Work instructions
Only one stretch of the data below is needed. Output the lines from the one with "Worst setup path after synthesis (run 1)" up to and including the one with "- The number of endpoints", exactly as they stand.

Supplied entries
- Opening Delimiter -

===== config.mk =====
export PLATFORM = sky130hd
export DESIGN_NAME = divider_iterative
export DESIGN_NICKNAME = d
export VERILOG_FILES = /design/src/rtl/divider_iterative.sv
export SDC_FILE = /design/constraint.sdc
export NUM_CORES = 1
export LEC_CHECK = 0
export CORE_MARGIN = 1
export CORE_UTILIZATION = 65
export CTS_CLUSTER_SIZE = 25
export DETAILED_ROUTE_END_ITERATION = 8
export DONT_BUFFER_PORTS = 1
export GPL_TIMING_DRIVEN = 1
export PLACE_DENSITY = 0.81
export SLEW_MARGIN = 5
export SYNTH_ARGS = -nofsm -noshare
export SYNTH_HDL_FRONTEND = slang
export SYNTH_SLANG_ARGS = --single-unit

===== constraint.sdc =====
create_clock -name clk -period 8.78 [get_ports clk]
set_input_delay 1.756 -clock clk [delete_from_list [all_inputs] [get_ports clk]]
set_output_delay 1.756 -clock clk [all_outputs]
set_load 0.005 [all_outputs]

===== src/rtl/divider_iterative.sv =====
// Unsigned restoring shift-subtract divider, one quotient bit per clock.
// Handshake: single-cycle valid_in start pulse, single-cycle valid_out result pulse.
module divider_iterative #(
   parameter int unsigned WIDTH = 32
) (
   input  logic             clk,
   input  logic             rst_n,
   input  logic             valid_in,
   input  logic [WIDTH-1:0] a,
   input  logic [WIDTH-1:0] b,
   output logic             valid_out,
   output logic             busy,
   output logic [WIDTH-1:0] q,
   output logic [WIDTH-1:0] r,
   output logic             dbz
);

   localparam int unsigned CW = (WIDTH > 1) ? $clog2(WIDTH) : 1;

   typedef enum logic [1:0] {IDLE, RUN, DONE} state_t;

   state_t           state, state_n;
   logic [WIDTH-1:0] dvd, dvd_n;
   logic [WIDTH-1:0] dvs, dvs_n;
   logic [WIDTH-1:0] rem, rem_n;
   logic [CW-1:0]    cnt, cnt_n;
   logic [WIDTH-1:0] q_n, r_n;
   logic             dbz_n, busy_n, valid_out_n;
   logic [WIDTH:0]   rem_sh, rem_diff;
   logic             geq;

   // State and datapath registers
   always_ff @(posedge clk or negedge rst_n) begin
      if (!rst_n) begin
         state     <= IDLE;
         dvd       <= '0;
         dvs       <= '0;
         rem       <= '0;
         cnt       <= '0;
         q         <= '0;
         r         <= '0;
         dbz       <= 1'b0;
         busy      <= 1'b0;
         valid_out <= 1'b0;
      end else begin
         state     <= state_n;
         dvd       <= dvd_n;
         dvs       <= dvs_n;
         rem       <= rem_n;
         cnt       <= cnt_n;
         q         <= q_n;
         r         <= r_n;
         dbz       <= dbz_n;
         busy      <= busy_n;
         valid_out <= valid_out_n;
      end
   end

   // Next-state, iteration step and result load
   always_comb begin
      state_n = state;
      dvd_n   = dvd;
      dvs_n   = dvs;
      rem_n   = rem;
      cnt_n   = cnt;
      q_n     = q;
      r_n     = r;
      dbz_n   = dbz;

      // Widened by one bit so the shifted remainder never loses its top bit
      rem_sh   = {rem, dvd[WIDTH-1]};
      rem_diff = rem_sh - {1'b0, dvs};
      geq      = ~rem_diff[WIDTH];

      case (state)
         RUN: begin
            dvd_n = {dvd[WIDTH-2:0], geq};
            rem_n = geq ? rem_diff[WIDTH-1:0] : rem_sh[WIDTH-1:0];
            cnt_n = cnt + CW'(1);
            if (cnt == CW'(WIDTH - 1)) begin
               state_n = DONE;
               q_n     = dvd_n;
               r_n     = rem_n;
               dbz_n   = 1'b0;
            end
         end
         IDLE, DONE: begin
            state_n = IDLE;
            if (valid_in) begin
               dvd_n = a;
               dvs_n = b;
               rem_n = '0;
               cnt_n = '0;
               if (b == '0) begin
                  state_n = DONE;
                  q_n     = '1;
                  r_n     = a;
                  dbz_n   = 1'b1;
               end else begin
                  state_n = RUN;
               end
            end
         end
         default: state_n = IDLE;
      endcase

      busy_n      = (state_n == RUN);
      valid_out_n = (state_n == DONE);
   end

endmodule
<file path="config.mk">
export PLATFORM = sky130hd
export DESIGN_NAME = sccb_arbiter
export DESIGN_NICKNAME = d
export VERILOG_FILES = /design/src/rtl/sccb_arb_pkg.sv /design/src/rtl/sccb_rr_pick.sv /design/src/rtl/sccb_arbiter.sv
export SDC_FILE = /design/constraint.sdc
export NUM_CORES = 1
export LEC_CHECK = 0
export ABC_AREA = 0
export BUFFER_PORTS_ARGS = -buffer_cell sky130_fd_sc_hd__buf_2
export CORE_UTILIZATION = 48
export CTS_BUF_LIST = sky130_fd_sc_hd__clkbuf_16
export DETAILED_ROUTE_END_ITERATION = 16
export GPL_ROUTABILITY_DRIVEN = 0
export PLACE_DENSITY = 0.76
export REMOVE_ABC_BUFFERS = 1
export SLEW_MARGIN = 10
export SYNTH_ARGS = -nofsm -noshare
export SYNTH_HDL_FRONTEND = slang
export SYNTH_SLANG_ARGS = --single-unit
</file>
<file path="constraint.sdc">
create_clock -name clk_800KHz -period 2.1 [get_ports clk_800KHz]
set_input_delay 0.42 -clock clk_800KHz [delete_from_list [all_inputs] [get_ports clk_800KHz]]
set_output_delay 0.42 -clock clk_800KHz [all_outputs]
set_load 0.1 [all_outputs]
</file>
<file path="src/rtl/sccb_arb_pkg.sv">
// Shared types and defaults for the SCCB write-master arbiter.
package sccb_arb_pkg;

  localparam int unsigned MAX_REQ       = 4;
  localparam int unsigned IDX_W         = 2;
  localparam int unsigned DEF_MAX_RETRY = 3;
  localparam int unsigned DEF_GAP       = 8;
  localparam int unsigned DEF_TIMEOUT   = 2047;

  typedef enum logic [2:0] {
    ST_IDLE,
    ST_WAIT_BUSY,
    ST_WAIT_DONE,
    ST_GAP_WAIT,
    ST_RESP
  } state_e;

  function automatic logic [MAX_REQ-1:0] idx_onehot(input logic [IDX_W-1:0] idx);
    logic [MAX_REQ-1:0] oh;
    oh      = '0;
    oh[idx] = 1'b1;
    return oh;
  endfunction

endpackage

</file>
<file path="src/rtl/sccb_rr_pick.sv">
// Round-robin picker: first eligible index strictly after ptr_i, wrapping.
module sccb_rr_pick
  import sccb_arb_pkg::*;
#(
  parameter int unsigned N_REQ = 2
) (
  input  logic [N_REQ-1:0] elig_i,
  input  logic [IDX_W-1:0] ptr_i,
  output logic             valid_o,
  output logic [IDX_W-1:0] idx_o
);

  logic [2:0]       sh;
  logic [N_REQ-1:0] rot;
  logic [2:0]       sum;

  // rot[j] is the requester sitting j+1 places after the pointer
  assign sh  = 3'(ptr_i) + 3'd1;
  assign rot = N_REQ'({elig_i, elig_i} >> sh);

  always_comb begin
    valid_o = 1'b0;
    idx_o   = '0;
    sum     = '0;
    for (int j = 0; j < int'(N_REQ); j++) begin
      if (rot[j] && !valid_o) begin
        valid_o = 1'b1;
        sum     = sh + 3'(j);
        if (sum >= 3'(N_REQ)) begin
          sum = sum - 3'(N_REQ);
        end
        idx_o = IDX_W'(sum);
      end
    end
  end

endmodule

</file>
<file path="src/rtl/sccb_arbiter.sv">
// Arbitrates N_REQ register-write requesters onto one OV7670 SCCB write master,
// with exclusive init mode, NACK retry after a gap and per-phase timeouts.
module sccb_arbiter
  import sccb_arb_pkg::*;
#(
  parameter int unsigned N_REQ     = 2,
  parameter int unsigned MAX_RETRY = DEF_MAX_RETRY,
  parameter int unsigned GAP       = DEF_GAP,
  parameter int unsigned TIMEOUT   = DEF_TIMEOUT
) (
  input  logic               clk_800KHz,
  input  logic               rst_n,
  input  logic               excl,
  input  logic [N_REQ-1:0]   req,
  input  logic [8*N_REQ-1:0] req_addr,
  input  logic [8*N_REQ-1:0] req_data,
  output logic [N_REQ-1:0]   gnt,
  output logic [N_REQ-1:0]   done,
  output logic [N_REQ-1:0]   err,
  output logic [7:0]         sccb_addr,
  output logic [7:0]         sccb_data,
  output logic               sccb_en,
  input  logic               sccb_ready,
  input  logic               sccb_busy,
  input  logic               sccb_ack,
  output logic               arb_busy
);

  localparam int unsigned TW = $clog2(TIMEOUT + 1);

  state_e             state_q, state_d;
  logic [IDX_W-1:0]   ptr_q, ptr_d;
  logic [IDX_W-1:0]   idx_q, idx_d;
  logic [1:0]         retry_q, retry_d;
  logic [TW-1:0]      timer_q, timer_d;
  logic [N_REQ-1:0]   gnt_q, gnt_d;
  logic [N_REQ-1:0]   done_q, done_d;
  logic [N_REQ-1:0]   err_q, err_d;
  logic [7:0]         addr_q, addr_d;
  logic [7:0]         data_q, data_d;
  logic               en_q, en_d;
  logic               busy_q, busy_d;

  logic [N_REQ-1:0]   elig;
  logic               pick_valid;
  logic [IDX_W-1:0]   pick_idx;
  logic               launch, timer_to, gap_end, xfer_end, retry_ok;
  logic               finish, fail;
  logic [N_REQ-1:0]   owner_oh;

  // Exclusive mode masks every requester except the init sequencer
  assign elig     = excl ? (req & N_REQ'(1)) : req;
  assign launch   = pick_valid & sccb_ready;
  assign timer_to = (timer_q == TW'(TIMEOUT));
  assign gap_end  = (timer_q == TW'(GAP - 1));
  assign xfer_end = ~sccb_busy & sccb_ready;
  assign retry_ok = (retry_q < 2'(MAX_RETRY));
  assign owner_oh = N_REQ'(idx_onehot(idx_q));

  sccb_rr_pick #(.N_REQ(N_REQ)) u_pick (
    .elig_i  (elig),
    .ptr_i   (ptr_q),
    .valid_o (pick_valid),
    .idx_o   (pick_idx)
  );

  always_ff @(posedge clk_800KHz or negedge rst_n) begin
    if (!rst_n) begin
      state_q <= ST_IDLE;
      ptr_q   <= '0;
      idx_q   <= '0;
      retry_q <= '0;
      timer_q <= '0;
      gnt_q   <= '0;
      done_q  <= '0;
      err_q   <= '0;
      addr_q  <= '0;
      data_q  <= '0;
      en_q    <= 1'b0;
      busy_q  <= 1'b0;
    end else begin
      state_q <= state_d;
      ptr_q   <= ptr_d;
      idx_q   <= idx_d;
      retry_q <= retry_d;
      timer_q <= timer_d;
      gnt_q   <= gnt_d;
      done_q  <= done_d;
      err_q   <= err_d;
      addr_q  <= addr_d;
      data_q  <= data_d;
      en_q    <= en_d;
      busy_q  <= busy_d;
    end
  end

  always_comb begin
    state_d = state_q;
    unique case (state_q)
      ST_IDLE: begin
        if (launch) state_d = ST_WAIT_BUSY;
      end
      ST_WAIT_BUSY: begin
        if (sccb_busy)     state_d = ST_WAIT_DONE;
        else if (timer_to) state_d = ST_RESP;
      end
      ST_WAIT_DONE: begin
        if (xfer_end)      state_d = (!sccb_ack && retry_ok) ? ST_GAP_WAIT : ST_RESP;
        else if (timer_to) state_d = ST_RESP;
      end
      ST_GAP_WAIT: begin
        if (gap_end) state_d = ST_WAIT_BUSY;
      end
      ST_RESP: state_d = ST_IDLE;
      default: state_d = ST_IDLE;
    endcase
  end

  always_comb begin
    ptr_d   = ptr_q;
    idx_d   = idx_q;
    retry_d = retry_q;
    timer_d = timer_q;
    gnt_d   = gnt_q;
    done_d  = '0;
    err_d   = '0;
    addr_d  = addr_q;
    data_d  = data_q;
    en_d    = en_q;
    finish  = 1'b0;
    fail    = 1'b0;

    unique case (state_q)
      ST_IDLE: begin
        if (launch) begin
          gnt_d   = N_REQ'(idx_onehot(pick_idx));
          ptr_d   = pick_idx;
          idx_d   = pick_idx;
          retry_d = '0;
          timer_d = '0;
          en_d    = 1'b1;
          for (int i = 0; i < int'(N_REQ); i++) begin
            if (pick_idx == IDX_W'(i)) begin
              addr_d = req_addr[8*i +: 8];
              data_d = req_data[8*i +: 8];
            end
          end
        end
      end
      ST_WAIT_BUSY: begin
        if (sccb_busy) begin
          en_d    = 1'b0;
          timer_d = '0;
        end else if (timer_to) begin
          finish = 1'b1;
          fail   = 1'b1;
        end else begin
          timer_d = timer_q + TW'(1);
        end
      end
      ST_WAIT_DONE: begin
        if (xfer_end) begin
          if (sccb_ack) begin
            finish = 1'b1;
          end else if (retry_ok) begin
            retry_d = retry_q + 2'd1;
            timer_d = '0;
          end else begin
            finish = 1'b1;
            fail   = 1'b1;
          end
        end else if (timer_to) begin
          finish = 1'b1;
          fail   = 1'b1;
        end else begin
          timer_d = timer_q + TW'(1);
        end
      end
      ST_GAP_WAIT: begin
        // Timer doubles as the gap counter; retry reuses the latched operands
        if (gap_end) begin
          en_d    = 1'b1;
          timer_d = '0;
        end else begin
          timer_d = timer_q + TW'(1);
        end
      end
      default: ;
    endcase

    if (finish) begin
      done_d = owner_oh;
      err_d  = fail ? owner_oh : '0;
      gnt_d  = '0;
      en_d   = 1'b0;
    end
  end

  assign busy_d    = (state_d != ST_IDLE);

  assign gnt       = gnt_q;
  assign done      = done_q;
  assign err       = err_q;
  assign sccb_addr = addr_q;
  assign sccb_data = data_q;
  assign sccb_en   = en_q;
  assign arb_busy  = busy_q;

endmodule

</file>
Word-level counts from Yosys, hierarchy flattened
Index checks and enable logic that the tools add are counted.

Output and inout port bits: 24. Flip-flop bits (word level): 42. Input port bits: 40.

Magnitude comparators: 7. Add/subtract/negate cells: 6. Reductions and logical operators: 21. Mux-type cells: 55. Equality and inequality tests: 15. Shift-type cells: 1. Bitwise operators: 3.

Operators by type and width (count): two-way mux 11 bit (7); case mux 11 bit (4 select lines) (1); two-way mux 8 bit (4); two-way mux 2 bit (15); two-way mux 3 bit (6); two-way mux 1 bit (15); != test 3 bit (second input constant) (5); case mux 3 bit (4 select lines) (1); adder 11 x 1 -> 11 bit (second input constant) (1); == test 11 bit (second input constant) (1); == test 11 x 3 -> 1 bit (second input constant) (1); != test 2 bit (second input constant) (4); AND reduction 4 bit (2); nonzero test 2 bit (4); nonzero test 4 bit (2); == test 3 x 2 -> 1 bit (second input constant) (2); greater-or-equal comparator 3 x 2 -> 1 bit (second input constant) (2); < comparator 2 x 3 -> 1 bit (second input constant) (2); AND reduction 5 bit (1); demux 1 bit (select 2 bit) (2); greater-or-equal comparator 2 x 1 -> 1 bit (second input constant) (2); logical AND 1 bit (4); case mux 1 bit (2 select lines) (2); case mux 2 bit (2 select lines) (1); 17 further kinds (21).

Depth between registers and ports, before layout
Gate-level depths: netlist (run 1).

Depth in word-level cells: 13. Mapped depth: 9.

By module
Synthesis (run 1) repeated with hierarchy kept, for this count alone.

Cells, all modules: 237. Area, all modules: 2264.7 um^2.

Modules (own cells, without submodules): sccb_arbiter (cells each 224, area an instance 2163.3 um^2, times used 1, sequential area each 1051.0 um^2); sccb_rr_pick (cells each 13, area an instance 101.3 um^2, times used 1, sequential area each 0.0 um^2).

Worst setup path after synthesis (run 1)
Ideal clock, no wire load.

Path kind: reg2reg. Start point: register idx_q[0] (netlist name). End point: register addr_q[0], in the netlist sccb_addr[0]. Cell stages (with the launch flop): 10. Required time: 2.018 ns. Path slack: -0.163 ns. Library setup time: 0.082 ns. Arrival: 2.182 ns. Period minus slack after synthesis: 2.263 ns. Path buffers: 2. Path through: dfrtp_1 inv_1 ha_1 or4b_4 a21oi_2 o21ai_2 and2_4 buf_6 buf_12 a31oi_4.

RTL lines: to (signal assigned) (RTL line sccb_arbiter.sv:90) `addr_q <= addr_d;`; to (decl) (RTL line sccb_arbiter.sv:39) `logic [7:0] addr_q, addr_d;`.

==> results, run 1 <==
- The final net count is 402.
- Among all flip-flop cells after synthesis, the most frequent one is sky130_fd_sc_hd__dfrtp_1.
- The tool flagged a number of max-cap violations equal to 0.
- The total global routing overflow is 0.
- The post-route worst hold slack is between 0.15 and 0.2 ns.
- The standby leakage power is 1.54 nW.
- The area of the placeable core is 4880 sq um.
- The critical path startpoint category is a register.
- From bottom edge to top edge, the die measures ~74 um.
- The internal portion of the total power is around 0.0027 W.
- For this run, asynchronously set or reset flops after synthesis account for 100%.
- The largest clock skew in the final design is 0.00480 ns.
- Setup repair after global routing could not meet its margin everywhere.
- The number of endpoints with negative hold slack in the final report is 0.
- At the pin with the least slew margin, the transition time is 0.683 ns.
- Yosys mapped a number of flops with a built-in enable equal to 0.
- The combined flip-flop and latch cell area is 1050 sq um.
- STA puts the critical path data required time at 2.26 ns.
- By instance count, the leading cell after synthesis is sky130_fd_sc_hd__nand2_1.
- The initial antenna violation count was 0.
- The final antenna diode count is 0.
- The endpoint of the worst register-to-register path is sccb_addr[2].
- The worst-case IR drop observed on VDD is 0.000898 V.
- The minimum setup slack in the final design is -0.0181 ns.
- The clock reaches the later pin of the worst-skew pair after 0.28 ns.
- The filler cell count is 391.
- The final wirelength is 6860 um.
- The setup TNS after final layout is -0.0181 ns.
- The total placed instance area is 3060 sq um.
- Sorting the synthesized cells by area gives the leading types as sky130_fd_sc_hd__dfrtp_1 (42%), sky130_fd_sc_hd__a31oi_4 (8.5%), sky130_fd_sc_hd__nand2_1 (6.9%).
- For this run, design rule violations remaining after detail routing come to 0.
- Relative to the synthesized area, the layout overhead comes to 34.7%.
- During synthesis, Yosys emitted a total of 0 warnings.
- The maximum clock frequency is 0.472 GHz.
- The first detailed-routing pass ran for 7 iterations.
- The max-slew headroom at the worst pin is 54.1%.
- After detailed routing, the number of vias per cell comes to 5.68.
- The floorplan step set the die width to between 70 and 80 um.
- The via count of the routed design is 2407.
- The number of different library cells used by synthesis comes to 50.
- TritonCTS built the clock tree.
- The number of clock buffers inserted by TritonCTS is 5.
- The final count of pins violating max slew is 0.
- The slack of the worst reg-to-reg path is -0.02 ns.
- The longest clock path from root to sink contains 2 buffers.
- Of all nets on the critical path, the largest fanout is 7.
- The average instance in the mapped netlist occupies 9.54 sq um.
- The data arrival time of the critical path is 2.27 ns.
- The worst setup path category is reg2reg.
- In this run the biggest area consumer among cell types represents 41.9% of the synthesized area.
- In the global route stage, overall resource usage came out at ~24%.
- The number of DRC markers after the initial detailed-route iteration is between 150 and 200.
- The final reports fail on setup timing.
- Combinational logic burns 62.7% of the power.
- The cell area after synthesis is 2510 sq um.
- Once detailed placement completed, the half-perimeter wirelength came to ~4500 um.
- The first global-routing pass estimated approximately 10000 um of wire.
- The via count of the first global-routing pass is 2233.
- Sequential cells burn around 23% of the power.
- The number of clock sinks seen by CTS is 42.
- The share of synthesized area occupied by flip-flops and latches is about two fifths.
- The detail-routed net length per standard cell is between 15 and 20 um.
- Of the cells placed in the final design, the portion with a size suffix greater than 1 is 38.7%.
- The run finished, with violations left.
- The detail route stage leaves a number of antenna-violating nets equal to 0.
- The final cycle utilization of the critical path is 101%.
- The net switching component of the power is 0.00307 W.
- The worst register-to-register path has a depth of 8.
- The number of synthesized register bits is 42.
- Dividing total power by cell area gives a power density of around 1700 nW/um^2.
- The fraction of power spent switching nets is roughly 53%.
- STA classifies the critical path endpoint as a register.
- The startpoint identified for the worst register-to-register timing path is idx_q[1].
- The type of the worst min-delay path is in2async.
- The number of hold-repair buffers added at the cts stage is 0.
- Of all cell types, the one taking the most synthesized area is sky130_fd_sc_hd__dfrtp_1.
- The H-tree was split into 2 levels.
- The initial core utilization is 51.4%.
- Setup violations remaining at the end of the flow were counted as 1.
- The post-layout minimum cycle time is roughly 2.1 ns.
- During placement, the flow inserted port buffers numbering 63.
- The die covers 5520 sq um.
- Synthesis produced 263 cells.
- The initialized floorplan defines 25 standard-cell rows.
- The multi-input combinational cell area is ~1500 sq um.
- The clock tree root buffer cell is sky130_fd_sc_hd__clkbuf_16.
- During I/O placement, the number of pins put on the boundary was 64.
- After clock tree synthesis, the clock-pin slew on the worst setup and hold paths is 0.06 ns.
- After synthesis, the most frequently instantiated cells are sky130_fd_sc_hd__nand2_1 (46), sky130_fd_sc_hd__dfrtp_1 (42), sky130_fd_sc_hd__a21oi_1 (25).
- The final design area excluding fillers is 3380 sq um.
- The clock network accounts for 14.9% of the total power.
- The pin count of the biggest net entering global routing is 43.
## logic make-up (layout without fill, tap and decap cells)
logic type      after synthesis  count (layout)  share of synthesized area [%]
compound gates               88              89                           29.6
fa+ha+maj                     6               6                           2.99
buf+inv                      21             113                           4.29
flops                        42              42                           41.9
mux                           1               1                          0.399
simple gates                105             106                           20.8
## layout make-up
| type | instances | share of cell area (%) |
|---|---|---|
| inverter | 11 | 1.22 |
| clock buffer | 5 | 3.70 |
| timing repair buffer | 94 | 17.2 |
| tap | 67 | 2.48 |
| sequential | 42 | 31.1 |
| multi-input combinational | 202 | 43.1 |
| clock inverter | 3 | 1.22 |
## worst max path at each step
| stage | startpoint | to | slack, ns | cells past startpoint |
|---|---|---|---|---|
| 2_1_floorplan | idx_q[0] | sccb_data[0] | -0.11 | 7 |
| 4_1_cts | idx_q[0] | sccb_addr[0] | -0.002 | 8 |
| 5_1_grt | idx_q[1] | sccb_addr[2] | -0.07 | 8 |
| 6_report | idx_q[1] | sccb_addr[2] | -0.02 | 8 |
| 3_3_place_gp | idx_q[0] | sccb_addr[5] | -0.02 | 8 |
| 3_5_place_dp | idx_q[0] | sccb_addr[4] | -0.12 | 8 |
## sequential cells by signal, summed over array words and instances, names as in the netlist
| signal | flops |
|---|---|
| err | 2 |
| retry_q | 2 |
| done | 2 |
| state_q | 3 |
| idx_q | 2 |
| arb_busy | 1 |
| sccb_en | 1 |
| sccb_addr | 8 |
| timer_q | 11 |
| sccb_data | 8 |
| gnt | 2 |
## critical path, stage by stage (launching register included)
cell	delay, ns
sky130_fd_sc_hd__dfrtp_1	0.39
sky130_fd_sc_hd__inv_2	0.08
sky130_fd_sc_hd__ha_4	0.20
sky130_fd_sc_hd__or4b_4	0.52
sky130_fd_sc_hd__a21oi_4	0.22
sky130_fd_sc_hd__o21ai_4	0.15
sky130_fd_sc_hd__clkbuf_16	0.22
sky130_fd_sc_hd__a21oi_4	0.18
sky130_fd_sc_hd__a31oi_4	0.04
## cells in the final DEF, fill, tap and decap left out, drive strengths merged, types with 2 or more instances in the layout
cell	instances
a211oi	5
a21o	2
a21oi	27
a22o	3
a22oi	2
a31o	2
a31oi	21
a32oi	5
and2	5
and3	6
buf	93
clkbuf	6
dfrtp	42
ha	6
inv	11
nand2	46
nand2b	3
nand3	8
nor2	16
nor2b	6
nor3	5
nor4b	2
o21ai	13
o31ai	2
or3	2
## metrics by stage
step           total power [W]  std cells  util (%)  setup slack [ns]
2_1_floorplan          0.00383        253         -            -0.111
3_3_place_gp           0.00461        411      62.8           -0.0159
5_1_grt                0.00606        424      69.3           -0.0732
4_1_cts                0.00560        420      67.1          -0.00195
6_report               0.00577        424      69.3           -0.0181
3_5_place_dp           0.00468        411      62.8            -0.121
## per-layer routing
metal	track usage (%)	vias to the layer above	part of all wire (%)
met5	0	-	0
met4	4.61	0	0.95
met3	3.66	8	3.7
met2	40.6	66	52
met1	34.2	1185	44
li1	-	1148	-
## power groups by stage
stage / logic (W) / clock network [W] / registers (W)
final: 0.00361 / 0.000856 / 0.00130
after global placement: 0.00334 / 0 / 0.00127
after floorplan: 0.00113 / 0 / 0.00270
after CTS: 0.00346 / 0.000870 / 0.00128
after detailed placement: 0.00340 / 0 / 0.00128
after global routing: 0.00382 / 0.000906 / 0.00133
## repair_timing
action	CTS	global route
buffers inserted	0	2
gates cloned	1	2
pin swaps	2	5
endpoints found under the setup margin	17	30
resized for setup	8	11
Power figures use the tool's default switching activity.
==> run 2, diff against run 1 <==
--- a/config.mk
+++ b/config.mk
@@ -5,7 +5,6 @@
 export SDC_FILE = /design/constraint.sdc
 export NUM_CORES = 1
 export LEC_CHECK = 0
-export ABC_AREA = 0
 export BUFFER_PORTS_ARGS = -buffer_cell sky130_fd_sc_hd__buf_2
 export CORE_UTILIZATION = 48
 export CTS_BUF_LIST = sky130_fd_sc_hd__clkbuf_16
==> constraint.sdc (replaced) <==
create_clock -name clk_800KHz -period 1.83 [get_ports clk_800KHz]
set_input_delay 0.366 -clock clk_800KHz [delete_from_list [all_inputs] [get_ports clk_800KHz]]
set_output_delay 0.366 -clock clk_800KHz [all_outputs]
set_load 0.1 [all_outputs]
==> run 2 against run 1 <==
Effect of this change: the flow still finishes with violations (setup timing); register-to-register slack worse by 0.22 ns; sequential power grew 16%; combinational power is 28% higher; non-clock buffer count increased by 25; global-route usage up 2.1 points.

- Closing Delimiter -

Finished task
Worst setup path after synthesis (run 1)
Ideal clock, no wire load.

Path kind: reg2reg. Start point: register idx_q[0] (netlist name). End point: register addr_q[0], in the netlist sccb_addr[0]. Cell stages (with the launch flop): 10. Required time: 2.018 ns. Path slack: -0.163 ns. Library setup time: 0.082 ns. Arrival: 2.182 ns. Period minus slack after synthesis: 2.263 ns. Path buffers: 2. Path through: dfrtp_1 inv_1 ha_1 or4b_4 a21oi_2 o21ai_2 and2_4 buf_6 buf_12 a31oi_4.

RTL lines: to (signal assigned) (RTL line sccb_arbiter.sv:90) `addr_q <= addr_d;`; to (decl) (RTL line sccb_arbiter.sv:39) `logic [7:0] addr_q, addr_d;`.

==> results, run 1 <==
- The final net count is 402.
- Among all flip-flop cells after synthesis, the most frequent one is sky130_fd_sc_hd__dfrtp_1.
- The tool flagged a number of max-cap violations equal to 0.
- The total global routing overflow is 0.
- The post-route worst hold slack is between 0.15 and 0.2 ns.
- The standby leakage power is 1.54 nW.
- The area of the placeable core is 4880 sq um.
- The critical path startpoint category is a register.
- From bottom edge to top edge, the die measures ~74 um.
- The internal portion of the total power is around 0.0027 W.
- For this run, asynchronously set or reset flops after synthesis account for 100%.
- The largest clock skew in the final design is 0.00480 ns.
- Setup repair after global routing could not meet its margin everywhere.
- The number of endpoints with negative hold slack in the final report is 0.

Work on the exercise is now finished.